======== TASK INPUTS ========
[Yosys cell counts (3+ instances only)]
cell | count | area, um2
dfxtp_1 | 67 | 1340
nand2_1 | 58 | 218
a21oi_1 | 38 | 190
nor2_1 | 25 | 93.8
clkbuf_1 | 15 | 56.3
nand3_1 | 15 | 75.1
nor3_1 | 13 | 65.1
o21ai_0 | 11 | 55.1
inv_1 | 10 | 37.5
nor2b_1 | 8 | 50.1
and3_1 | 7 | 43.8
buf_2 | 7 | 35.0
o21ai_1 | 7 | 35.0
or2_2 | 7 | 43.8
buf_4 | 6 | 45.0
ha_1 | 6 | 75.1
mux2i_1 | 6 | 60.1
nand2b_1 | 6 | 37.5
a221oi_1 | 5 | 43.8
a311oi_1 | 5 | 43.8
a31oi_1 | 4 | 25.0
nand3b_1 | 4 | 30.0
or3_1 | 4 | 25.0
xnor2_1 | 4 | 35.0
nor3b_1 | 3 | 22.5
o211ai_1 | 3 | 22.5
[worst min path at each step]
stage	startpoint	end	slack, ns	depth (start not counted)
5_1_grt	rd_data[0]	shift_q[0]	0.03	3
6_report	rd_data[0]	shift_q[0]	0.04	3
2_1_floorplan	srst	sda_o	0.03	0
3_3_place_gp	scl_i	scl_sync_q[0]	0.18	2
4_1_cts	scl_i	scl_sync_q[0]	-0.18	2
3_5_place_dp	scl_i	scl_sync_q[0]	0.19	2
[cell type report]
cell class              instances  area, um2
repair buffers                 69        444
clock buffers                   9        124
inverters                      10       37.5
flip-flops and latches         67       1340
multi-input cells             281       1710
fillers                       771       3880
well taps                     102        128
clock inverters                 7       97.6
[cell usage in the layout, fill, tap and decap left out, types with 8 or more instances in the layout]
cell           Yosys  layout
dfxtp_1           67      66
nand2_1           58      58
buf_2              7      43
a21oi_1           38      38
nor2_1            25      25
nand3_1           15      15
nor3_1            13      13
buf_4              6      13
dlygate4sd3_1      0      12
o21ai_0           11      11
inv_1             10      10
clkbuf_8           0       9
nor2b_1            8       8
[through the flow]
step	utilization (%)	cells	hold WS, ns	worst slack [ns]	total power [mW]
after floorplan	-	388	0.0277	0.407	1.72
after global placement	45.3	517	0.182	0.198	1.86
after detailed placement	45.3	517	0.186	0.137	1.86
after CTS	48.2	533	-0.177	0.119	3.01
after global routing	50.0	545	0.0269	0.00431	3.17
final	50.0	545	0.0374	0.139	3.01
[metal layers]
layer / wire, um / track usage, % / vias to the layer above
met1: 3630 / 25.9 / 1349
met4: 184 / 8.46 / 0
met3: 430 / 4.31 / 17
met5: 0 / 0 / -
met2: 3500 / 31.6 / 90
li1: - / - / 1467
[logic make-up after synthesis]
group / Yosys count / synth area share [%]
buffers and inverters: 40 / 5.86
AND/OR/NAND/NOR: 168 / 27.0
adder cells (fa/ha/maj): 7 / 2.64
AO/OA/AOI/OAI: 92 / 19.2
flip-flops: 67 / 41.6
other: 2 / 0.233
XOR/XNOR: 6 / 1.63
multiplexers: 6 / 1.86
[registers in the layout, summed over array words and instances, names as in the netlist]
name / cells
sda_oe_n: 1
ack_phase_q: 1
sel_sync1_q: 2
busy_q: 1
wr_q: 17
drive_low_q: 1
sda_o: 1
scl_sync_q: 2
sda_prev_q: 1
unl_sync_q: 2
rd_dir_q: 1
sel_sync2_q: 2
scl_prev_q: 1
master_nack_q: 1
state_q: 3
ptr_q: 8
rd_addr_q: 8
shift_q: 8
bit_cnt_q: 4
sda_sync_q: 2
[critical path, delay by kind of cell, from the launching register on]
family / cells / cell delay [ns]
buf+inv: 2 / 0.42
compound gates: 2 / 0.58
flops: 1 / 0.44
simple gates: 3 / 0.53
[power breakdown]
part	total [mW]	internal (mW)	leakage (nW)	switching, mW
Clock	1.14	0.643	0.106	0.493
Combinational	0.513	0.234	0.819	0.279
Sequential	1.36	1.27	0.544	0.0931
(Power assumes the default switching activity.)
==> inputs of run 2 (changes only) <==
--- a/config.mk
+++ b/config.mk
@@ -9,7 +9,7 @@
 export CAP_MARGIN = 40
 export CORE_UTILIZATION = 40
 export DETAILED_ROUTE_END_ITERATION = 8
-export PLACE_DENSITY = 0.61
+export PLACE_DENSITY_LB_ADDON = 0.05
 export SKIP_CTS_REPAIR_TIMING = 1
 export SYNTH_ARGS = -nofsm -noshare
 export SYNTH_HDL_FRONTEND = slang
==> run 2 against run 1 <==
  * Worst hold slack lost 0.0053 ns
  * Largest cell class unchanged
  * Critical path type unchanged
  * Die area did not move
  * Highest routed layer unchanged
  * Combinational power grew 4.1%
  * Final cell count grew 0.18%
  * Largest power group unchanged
## config.mk

```make
export PLATFORM = sky130hd
export DESIGN_NAME = cct_timer
export DESIGN_NICKNAME = d
export VERILOG_FILES = /design/src/rtl/cct_pkg.sv /design/src/rtl/cct_timer.sv /design/src/rtl/cct_prescaler.sv
export SDC_FILE = /design/constraint.sdc
export NUM_CORES = 1
export LEC_CHECK = 0
export ABC_AREA = 1
export BUFFER_PORTS_ARGS = -buffer_cell sky130_fd_sc_hd__buf_2
export CORE_MARGIN = 2
export CORE_UTILIZATION = 60
export CTS_BUF_LIST = sky130_fd_sc_hd__clkbuf_8
export CTS_CLUSTER_SIZE = 10
export DETAILED_ROUTE_END_ITERATION = 12
export PLACE_DENSITY_LB_ADDON = 0.2
export RECOVER_POWER = 50
export SYNTH_ARGS = -nofsm -noshare
export SYNTH_HDL_FRONTEND = slang
export SYNTH_SLANG_ARGS = --single-unit
```

## constraint.sdc

```tcl
create_clock -name ref_clk_i -period 13.85 [get_ports ref_clk_i]
set_input_delay 0.6925 -clock ref_clk_i [delete_from_list [all_inputs] [get_ports ref_clk_i]]
set_output_delay 0.6925 -clock ref_clk_i [all_outputs]
set_load 0.02 [all_outputs]
```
========
Copy all the lines above that hold the string "total".

step	utilization (%)	cells	hold WS, ns	worst slack [ns]	total power [mW]
part	total [mW]	internal (mW)	leakage (nW)	switching, mW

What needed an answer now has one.